As described above, according to the lens focal position adjusting apparatus of the present invention, when the assembling position of the taking lens is adjusted with respect to the lens barrel in which the so-called interchangeable lens is housed. In addition, the image of the chart by the photographing lens can be observed with both eyes, and the image formation position of the image of the chart can be objectively detected by a plurality of persons.

[Brief description of the drawings]

FIG. 1 is an explanatory diagram showing a schematic configuration of a lens focal position adjusting device according to an embodiment of the present invention.

FIG. 2 is a block diagram showing a schematic internal configuration of a control device of the present embodiment.
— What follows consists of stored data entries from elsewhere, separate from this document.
**src/pkg/css_pkg.sv**
```systemverilog
package css_pkg;
  // internal timebase
  localparam int CLK_MHZ          = 125;
  localparam int STEP_NS          = 500;
  localparam int STEP_CYC         = (STEP_NS * CLK_MHZ + 999) / 1000;
  localparam int DEACT_CLK_US     = 12;
  localparam int DEACT_CLK_CYC    = DEACT_CLK_US * CLK_MHZ;
  localparam int RESET_REQUEST_IN_WINDOW_US  = 200;
  localparam int RESET_REQUEST_IN_WINDOW_CYC = RESET_REQUEST_IN_WINDOW_US * CLK_MHZ;
  localparam int DEBOUNCE_MS      = 8;
  localparam int DEBOUNCE_CYC     = DEBOUNCE_MS * 1000 * CLK_MHZ;
  localparam int POR_MS           = 8;
  localparam int POR_CYC          = POR_MS * 1000 * CLK_MHZ;
  localparam int CNT_W            = 24;
  // card clock ratio select encodings {hi,lo}
  localparam logic [1:0] RATIO_DIV8 = 2'h0;
  localparam logic [1:0] RATIO_DIV4 = 2'h1;
  localparam logic [1:0] RATIO_DIV1 = 2'h2;
  localparam logic [1:0] RATIO_DIV2 = 2'h3;

  typedef enum logic [3:0] {
    CSS_POR, CSS_STANDBY, CSS_SUPPLY_UP, CSS_IO_ON, CSS_CLK_ON, CSS_ACTIVE,
    CSS_DEACT_RST, CSS_DEACT_CLK, CSS_DEACT_IO, CSS_DEACT_SUPPLY
  } css_state_t;
endpackage

```
**src/css_sequencer.sv**
```systemverilog
`timescale 1ns/10ps
module css_sequencer
  import css_pkg::*;
#(
  parameter int DEBOUNCE_CYCLES = DEBOUNCE_CYC,
  parameter int POR_CYCLES      = POR_CYC
) (
  input  wire logic clk_i,
  input  wire logic rst_n_i,
  input  wire logic source_clock_in_i,
  input  wire logic clk_ratio_sel_hi_i,
  input  wire logic clk_ratio_sel_lo_i,
  input  wire logic session_cmd_n_i,
  input  wire logic reset_request_in_i,
  input  wire logic card_detect_in_i,
  input  wire logic undervoltage_lockout_i,
  input  wire logic regulator_input_supply_low_i,
  input  wire logic card_supply_ok_i,
  input  wire logic card_supply_fault_i,
  input  wire logic overtemp_i,
  input  wire logic pin_short_i,
  output logic      card_supply_en_o,
  output logic      card_io_en_o,
  output logic      card_aux_en_o,
  output logic      card_clock_out_o,
  output logic      card_reset_out_o,
  output logic      pin_current_limit_o,
  output logic      int_n_o
);

  // two-flop synchronisers: index 0 first stage, 1 second stage; ratio select goes through s_sel_meta then s_sel
  typedef struct packed {
    logic [1:0]  s_cmd_n;
    logic [1:0]  s_reset_request_in;
    logic [1:0]  s_card_detect_in;
    logic [1:0]  s_undervoltage_lockout;
    logic [1:0]  s_regulator_input_supply;
    logic [1:0]  s_vok;
    logic [1:0]  s_vflt;
    logic [1:0]  s_otp;
    logic [1:0]  s_short;
    logic [1:0]  s_srcclk;
    logic [1:0]  s_sel_meta;
    logic [1:0]  s_sel;
    logic        cmd_prev;
    logic        reset_request_in_prev;
    logic        src_prev;
    css_state_t  st;
    logic [CNT_W-1:0] cnt;
    logic [CNT_W-1:0] win;
    logic [CNT_W-1:0] deb;
    logic        card_ok;
    logic        reset_request_in_mode;
    logic        clk_run;
    logic [2:0]  div;
    logic        card_clock_out;
    logic        vcc;
    logic        io;
    logic        card_reset_out;
    logic        ilim;
    logic        int_n;
  } css_regs_t;

  css_regs_t r;
  css_regs_t next_r;

  // source rising edges per card clock half period, less one
  function automatic logic [2:0] half_div(input logic [1:0] sel);
    unique case (sel)
      RATIO_DIV8: half_div = 3'h3;
      RATIO_DIV4: half_div = 3'h1;
      RATIO_DIV2: half_div = 3'h0;
      RATIO_DIV1: half_div = 3'h0;
    endcase
  endfunction

  // ratio select asks for the undivided source clock
  function automatic logic is_div_one(input logic [1:0] sel);
    is_div_one = (sel == RATIO_DIV1);
  endfunction

  // controlled-clock window still open; the timer saturates at its end
  function automatic logic window_open(input logic [CNT_W-1:0] w);
    window_open = (w != CNT_W'(RESET_REQUEST_IN_WINDOW_CYC));
  endfunction

  logic fault;
  logic src_rise;
  logic src_fall;
  logic start_req;
  logic reset_request_in_fall;

  // fault summary; pin short is deliberately excluded
  always_comb begin
    fault = !r.s_card_detect_in[1] || r.s_undervoltage_lockout[1] || r.s_vflt[1] || r.s_regulator_input_supply[1]
            || r.s_otp[1];
    src_rise = r.s_srcclk[1] && !r.src_prev;
    src_fall = !r.s_srcclk[1] && r.src_prev;
    start_req = r.cmd_prev && !r.s_cmd_n[1];
    reset_request_in_fall = r.reset_request_in_prev && !r.s_reset_request_in[1];
  end

  // next-state logic
  always_comb begin
    next_r = r;
    next_r.s_cmd_n  = {r.s_cmd_n[0], session_cmd_n_i};
    next_r.s_reset_request_in  = {r.s_reset_request_in[0], reset_request_in_i};
    next_r.s_card_detect_in   = {r.s_card_detect_in[0], card_detect_in_i};
    next_r.s_undervoltage_lockout   = {r.s_undervoltage_lockout[0], undervoltage_lockout_i};
    next_r.s_regulator_input_supply   = {r.s_regulator_input_supply[0], regulator_input_supply_low_i};
    next_r.s_vok    = {r.s_vok[0], card_supply_ok_i};
    next_r.s_vflt   = {r.s_vflt[0], card_supply_fault_i};
    next_r.s_otp    = {r.s_otp[0], overtemp_i};
    next_r.s_short  = {r.s_short[0], pin_short_i};
    next_r.s_srcclk = {r.s_srcclk[0], source_clock_in_i};
    next_r.s_sel_meta = {clk_ratio_sel_hi_i, clk_ratio_sel_lo_i};
    next_r.s_sel      = r.s_sel_meta;
    next_r.cmd_prev   = r.s_cmd_n[1];
    next_r.reset_request_in_prev = r.s_reset_request_in[1];
    next_r.src_prev   = r.s_srcclk[1];
    next_r.ilim = r.s_short[1];

    // insertion debounce, removal clears at once
    if (!r.s_card_detect_in[1]) begin
      next_r.deb = '0;
      next_r.card_ok = 1'b0;
    end else if (!r.card_ok) begin
      if (r.deb == CNT_W'(DEBOUNCE_CYCLES - 1)) begin
        next_r.card_ok = 1'b1;
      end else begin
        next_r.deb = r.deb + 1'b1;
      end
    end

    // controlled-clock window timer from session start
    if (window_open(r.win)) begin
      next_r.win = r.win + 1'b1;
    end

    // card clock divider, 50% duty for divided ratios
    // a ratio change mid-run may stretch one phase before it settles
    if (!r.clk_run) begin
      next_r.card_clock_out = 1'b0;
      next_r.div = '0;
    end else if (is_div_one(r.s_sel)) begin
      next_r.card_clock_out = r.s_srcclk[1];
    end else if (src_rise) begin
      if (r.div == half_div(r.s_sel)) begin
        next_r.div = '0;
        next_r.card_clock_out = !r.card_clock_out;
      end else begin
        next_r.div = r.div + 1'b1;
      end
    end
    if (src_fall && is_div_one(r.s_sel)) begin
      next_r.card_clock_out = 1'b0;
    end

    // shared step counter; each timed state clears it on entry
    next_r.cnt = r.cnt + 1'b1;

    // session sequencing
    unique case (r.st)
      CSS_POR: begin
        next_r.int_n = 1'b0;
        if (r.cnt == CNT_W'(POR_CYCLES - 1)) begin
          next_r.st = CSS_STANDBY;
        end
      end
      CSS_STANDBY: begin
        next_r.vcc = 1'b0;
        next_r.io = 1'b0;
        next_r.card_reset_out = 1'b0;
        next_r.clk_run = 1'b0;
        // presence indication, dropped under host undervoltage
        next_r.int_n = r.card_ok && !r.s_undervoltage_lockout[1];
        // a start without a settled card, or with a fault, is ignored
        if (start_req && r.card_ok && !fault) begin
          next_r.reset_request_in_mode = r.s_reset_request_in[1];
          next_r.win = '0;
          next_r.vcc = 1'b1;
          next_r.st = CSS_SUPPLY_UP;
        end
      end
      CSS_SUPPLY_UP: begin
        // card signals stay low until supply is good
        if (r.s_vok[1]) begin
          next_r.io = 1'b1;
          next_r.cnt = '0;
          next_r.st = CSS_IO_ON;
        end
      end
      CSS_IO_ON: begin
        if (r.reset_request_in_mode) begin
          // clock starts on the falling edge of reset request
          if (reset_request_in_fall && window_open(r.win)) begin
            next_r.clk_run = 1'b1;
          end
          if (!window_open(r.win)) begin
            next_r.clk_run = 1'b1;
            next_r.st = CSS_ACTIVE;
          end
        end else if (r.cnt == CNT_W'(STEP_CYC - 1)) begin
          next_r.clk_run = 1'b1;
          next_r.cnt = '0;
          next_r.st = CSS_CLK_ON;
        end
      end
      CSS_CLK_ON: begin
        // second step before the reset path opens
        if (r.cnt == CNT_W'(STEP_CYC - 1)) begin
          next_r.st = CSS_ACTIVE;
        end
      end
      CSS_ACTIVE: begin
        // card reset now follows the request level
        next_r.card_reset_out = r.s_reset_request_in[1];
      end
      CSS_DEACT_RST: begin
        // reset held low while the clock runs out its delay
        next_r.card_reset_out = 1'b0;
        if (r.cnt == CNT_W'(DEACT_CLK_CYC - 1)) begin
          next_r.clk_run = 1'b0;
          next_r.st = CSS_DEACT_CLK;
        end
      end
      CSS_DEACT_CLK: begin
        next_r.io = 1'b0;
        next_r.st = CSS_DEACT_IO;
      end
      CSS_DEACT_IO: begin
        next_r.vcc = 1'b0;
        next_r.st = CSS_DEACT_SUPPLY;
      end
      CSS_DEACT_SUPPLY: begin
        // hold until host releases the command
        if (r.s_cmd_n[1]) begin
          next_r.st = CSS_STANDBY;
        end
      end
    endcase

    // session end by host or by fault
    if (r.st inside {CSS_SUPPLY_UP, CSS_IO_ON, CSS_CLK_ON, CSS_ACTIVE}) begin
      if (fault) begin
        next_r.int_n = 1'b0;
      end
      if (fault || r.s_cmd_n[1]) begin
        next_r.card_reset_out = 1'b0;
        next_r.cnt = '0;
        next_r.st = CSS_DEACT_RST;
      end
    end

    // a fault or removal while shutting down still drops the interrupt
    if (r.st inside {CSS_DEACT_RST, CSS_DEACT_CLK, CSS_DEACT_IO, CSS_DEACT_SUPPLY}) begin
      if (fault) begin
        next_r.int_n = 1'b0;
      end
    end
  end

  // state register
  always_ff @(posedge clk_i or negedge rst_n_i) begin
    if (!rst_n_i) begin
      r <= '{s_cmd_n: 2'h3, cmd_prev: 1'b1, st: CSS_POR, default: '0};
    end else begin
      r <= next_r;
    end
  end

  // outputs come straight from the state register
  assign card_supply_en_o    = r.vcc;
  assign card_io_en_o        = r.io;
  assign card_aux_en_o       = r.io;
  assign card_clock_out_o    = r.card_clock_out;
  assign card_reset_out_o    = r.card_reset_out;
  assign pin_current_limit_o = r.ilim;
  assign int_n_o             = r.int_n;

endmodule

```
**config.mk**
```make
export PLATFORM = sky130hd
export DESIGN_NAME = css_sequencer
export DESIGN_NICKNAME = d
export VERILOG_FILES = /design/src/pkg/css_pkg.sv /design/src/css_sequencer.sv
export SDC_FILE = /design/constraint.sdc
export NUM_CORES = 1
export LEC_CHECK = 0
export ABC_CLOCK_PERIOD_IN_PS = 3000
export BUFFER_PORTS_ARGS = -buffer_cell sky130_fd_sc_hd__clkbuf_2
export CAP_MARGIN = 20
export CORE_MARGIN = 2
export CORE_UTILIZATION = 50
export DETAILED_ROUTE_END_ITERATION = 10
export PLACE_DENSITY = 0.65
export SLEW_MARGIN = 20
export SYNTH_ARGS = -nofsm -noshare
export SYNTH_HDL_FRONTEND = slang
export SYNTH_SLANG_ARGS = --single-unit
```
**constraint.sdc**
```tcl
create_clock -name clk_i -period 3 [get_ports clk_i]
set_clock_uncertainty 0.15 [all_clocks]
set_input_delay 0.6 -clock clk_i [delete_from_list [all_inputs] [get_ports clk_i]]
set_output_delay 0.6 -clock clk_i [all_outputs]
set_load 0.1 [all_outputs]
```
==> flow_metrics.tcl <==
set metrics [dict create \
    syn_avg_cell_area_um2 9.91 \
    comb_power_share_pct 2.0 \
    cts-root-buf "clkbuf_8" \
    slew_headroom_pct 58.1 \
    routed_via_density 5.62 \
    max-vdd-ir-drop_mv 0.408 \
    finalPower_w 0.00376 \
    yosys.area.top_type "dfrtp_1" \
    cts_buffers 17 \
    stdcell_area_um2 6340 \
    path_clk_slew_ns 0.06 \
    ys_seq_area_share_pct 52.9 \
    status "complete, no violations" \
    cts_tree "done" \
    coreArea_um2 10700 \
    synth.area.top_cells "dfrtp_1 51%, nor2_1 5.2%, xnor2_1 5.0%" \
    grt_pass1_vias 4034 \
    critPathTopFamily "simple AND/OR/NAND/NOR gates" \
    routedWlPerCell_um 15.0 \
    fin_crit_ns 2.50 \
    rsz0062_at_grt "false" \
    postRouteAntennaNets 0 \
    syn_area_um2 5450 \
    synth_common_cells "112 x dfrtp_1, 76 x nor2_1, 38 x nand2_1" \
    max_cap_violations 0 \
    intPower_w 0.00297 \
    overflow 0 \
    clock-sinks 115 \
    grtUsageTotal_pct 20.8 \
    cp-end-kind "register" \
    drt-pass1-iter-count 5 \
    cts_buffer_depth 2 \
    critPathLaunchType "register" \
    path_class "reg -> reg" \
    drt_iter0_drc 333 \
    netlist_instances 550 \
    path_buf_inv 1 \
    synth-edff-count 0 \
    routabilityCongestion 0.813 \
    whs_ns 0.0326 \
    clkPwrFrac_pct 55.7 \
    drc 0 \
    drv_slew 0 \
    yosysUniqueCellTypes 58 \
    synth_ff_type "dfrtp_1" \
    multi_input_area_um2 2420 \
    crit_slowest_cell "dfrtp_1" \
    seq_area_um2 2880 \
    period_share_pct 83.2 \
    htree_num_levels 4 \
    grt_max_degree 51 \
    start_util_pct 50.7 \
    grt_pass1_wl_mm 18.9 \
    hold_class "in -> reg" \
    die_w_um 108 \
    drt_wl_total_mm 11.0 \
    worstPathRequired_ns 3.25 \
    crit_path_start "r[110]" \
    io_pins 21 \
    async_flop_share_pct 100 \
    cts_resized 0 \
    nNetsFinal 597 \
    p_sw_w 0.000790 \
    pwr-share-seq_pct 42.3 \
    path_cells "or4b_4 > or4_4 > nor3_4 > buf_4 > nor2_1" \
    place_area_um2 5700 \
    r2r_start "r[110]" \
    clk_latency_ns 0.53 \
    setup-tns-final_ns 0 \
    powerDensity_nw_per_um2 592 \
    post-synth-top-area-fraction_pct 51.4 \
    p_sw_share_pct 21.0 \
    yosysWarnings 0 \
    dieArea_um2 11700 \
    setup_violations 0 \
    antenna_found_initial 0 \
    worstPathArrival_ns 2.74 \
    p_leak_nw 2.69 \
    hold_violations 0 \
    cpPeakStageDelay_ns 0.54 \
    fp.dieH_um 108 \
    syn2layout_area_growth_pct 16.4 \
    max_freq_ghz 0.401 \
    io_buffers 20 \
    crit_path_max_fanout 24 \
    synth.most_common_cell "dfrtp_1" \
    max_slew.worst_pin.slew_ns 0.628 \
    num_vias 4102 \
    drive_above_1_share_pct 11.9 \
    dpl.hpwl_mm 7.07 \
    antenna_cells 0 \
    nFillCells 908 \
    rows 38 \
    synth_fp_nets 570 \
    synth_seq_cells 115 \
    hold_path.startpoint "clk_ratio_sel_lo_i" \
    final_core_util_pct 59.0 \
]
==> worst paths after layout <==
path / to / slack [ns] / depth (start not counted)
min in group asynchronous: r[12] / 0.47 / 2
max in group asynchronous: r[15] / 1.51 / 3
max reg2reg: r[36] / 0.50 / 5
min reg2reg: r[91] / 0.20 / 0
min: next_r[91] / 0.03 / 1
max: r[36] / 0.50 / 5
==> flip-flops by register name, summed over array words and instances, names as in the netlist <==
register             count
card_aux_en_o            1
card_clock_out_o         1
card_reset_out_o         1
card_supply_en_o         1
int_n_o                  1
next_r                  16
pin_current_limit_o      1
r                       93
==> power groups by stage <==
| stage | Sequential (W) | Clock [W] | Combinational, W |
|---|---|---|---|
| 3_5_place_dp | 0.00162 | 0 | 0.0000730 |
| 3_3_place_gp | 0.00162 | 0 | 0.0000722 |
| 5_1_grt | 0.00159 | 0.00222 | 0.0000848 |
| 6_report | 0.00159 | 0.00209 | 0.0000733 |
| 4_1_cts | 0.00159 | 0.00214 | 0.0000757 |
| 2_1_floorplan | 0.00162 | 0 | 0.0000206 |
==> worst reg2reg max path, cell delays in order (launching register included) <==
cell	delay, ns
dfrtp_1	0.54
or4b_4	0.53
or4_4	0.53
nor3_4	0.23
buf_4	0.30
nor2_1	0.09
==> placed cells by master, fill, tap and decap left out, drive strengths merged, types with 4 or more instances in the layout <==
cell type / netlist / layout
dfrtp: 112 / 112
nor2: 76 / 76
nand2: 38 / 38
clkbuf: 16 / 38
xnor2: 31 / 31
nand3: 30 / 30
a21oi: 22 / 22
xor2: 20 / 20
o21ai: 20 / 20
inv: 18 / 20
nor3: 18 / 18
nor4: 17 / 17
nand4: 16 / 16
and3: 13 / 13
or3: 9 / 9
nand2b: 8 / 8
o31ai: 7 / 7
or4: 7 / 7
buf: 5 / 7
and4: 6 / 6
ha: 6 / 6
nand3b: 5 / 5
o211ai: 5 / 5
clkinv: 0 / 5
and2: 4 / 4
bufinv: 0 / 4
==> cells by family after synthesis <==
group / Yosys count / share of synthesized area, %
AOI/OAI and AO/OA: 72 / 8.29
xor gates and xnor gates: 51 / 8.20
adders and majority gates: 7 / 1.56
buffers and inverters: 39 / 2.92
DFF: 115 / 52.9
muxes: 4 / 0.758
and+or+nand+nor: 262 / 25.4
==> routing by layer <==
metal  track usage [%]  part of all wire, %
met5                 0                    0
met4              8.61                  1.1
met3              6.03                  3.5
met2              32.9                   48
met1              26.9                   47
==> metrics by stage <==
step / worst slack [ns] / cells
floorplan: 0.685 / 550
global placement: 0.541 / 695
detailed placement: 0.499 / 695
CTS: 0.464 / 729
global route: 0.369 / 730
finish: 0.505 / 730
==> cell type report <==
type | count | area share, %
Clock inverter | 13 | 2.86
Tap cell | 140 | 2.76
Timing Repair Buffer | 29 | 3.00
Clock buffer | 19 | 6.80
Multi-Input combinational cell | 396 | 38.1
Inverter | 18 | 1.07
Sequential cell | 115 | 45.4
==> repair_timing <==
action	CTS	global route
hold buffers	2	1
endpoints found under the hold margin	40	1
setup buffers	0	0
No activity file was read; power rests on OpenSTA's default activity.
FIG. 3 is an explanatory diagram showing a schematic configuration of a conventional lens focal position adjusting device.

[Explanation of symbols]

 REFERENCE SIGNS LIST 1 lens focal position adjusting device 2 a photographing lens 2 b lens barrel 3 monitor 10 light source 20 diffuser 30 chart 40 collimator lens 60 mount 70 solid-state imaging device (CCD) 80 controller 81 process circuit 82 luminance signal / color signal (Y / C) Separation circuit 83 Complementary color / primary color matrix circuit 84 Color difference matrix circuit 85 Luminance signal processing circuit 86 Analog / digital (A / D) converter section 87 Memory section 88 Digital / analog (D / A) converter section 89 RGB decoder 90 CCD driver 91 Synchronization Signal generation (SSG) circuit 92 Memory control circuit 93 Light source circuit 94 Battery

 ──────────────────────────────────────────────────続 き Continuing the front page (72) Tadashi Takahashi 2-36-9 Maenocho, Itabashi-ku, Tokyo Asahi Gaku Kogyo Co., Ltd. (72) Masahiko Kawamura 2-36-9 Maenocho, Itabashi-ku, Tokyo No. Asahi Gaku Kogyo Co., Ltd. (72) Inventor Takayuki Ito 2-36-9 Maeno-cho, Itabashi-ku, Tokyo F-term inside Asahi Gaku Kogyo Co., Ltd. 2H011 AA01 BA31 BB04 CA00 CA14 DA05 2H051 AA06 BA47 BA70 BA72 CA17 GA03 GA13 GB15 GB19 2H100 BB02 2H101 EE08 EE31

Claims (5)

[Claims] 1. A light source, a chart having a pattern illuminated by light from the light source, and a chart arranged on the chart so that a front focal point coincides with the chart.
A collimator optical system that converts light diverged from each part of the pattern of the chart illuminated by the light source into a parallel light beam; and an adjusted body that accommodates the adjusted lens, wherein the optical axis of the adjusted lens is the collimator optical system. A mount portion that is detachably fixed in a state of being coaxial with the optical axis of the lens, and is arranged at a reference position with respect to the object to be adjusted when the object to be adjusted is fixed to the mount portion, and is formed by the lens to be adjusted. An image pickup device for picking up an image of the chart, processing an image signal generated by the image pickup device, outputting the processed image signal to a monitor, and outputting the image signal so that the image pickup device has an exposure amount that allows image pickup. A control unit for controlling the output of the light source in response to the change. 2. The lens focal position adjusting device according to claim 1, wherein the light source is arranged at a position sandwiching the chart with the collimator optical system. 3. The lens according to claim 1, further comprising a diffusion plate between the light source and the chart for uniforming a light amount distribution of illumination light from the light source. Focus position adjustment device. 4. The apparatus according to claim 1, wherein said imaging element is held movably along said optical axis of said adjustable lens fixed to said mount via said adjustable body. , 2 or 3. 5. The object to be adjusted fixed to the mount portion,
The lens focal position adjusting device according to any one of claims 1 to 4, wherein the lens barrel is a lens barrel that is interchangeably attached to and detached from a body mount of the camera.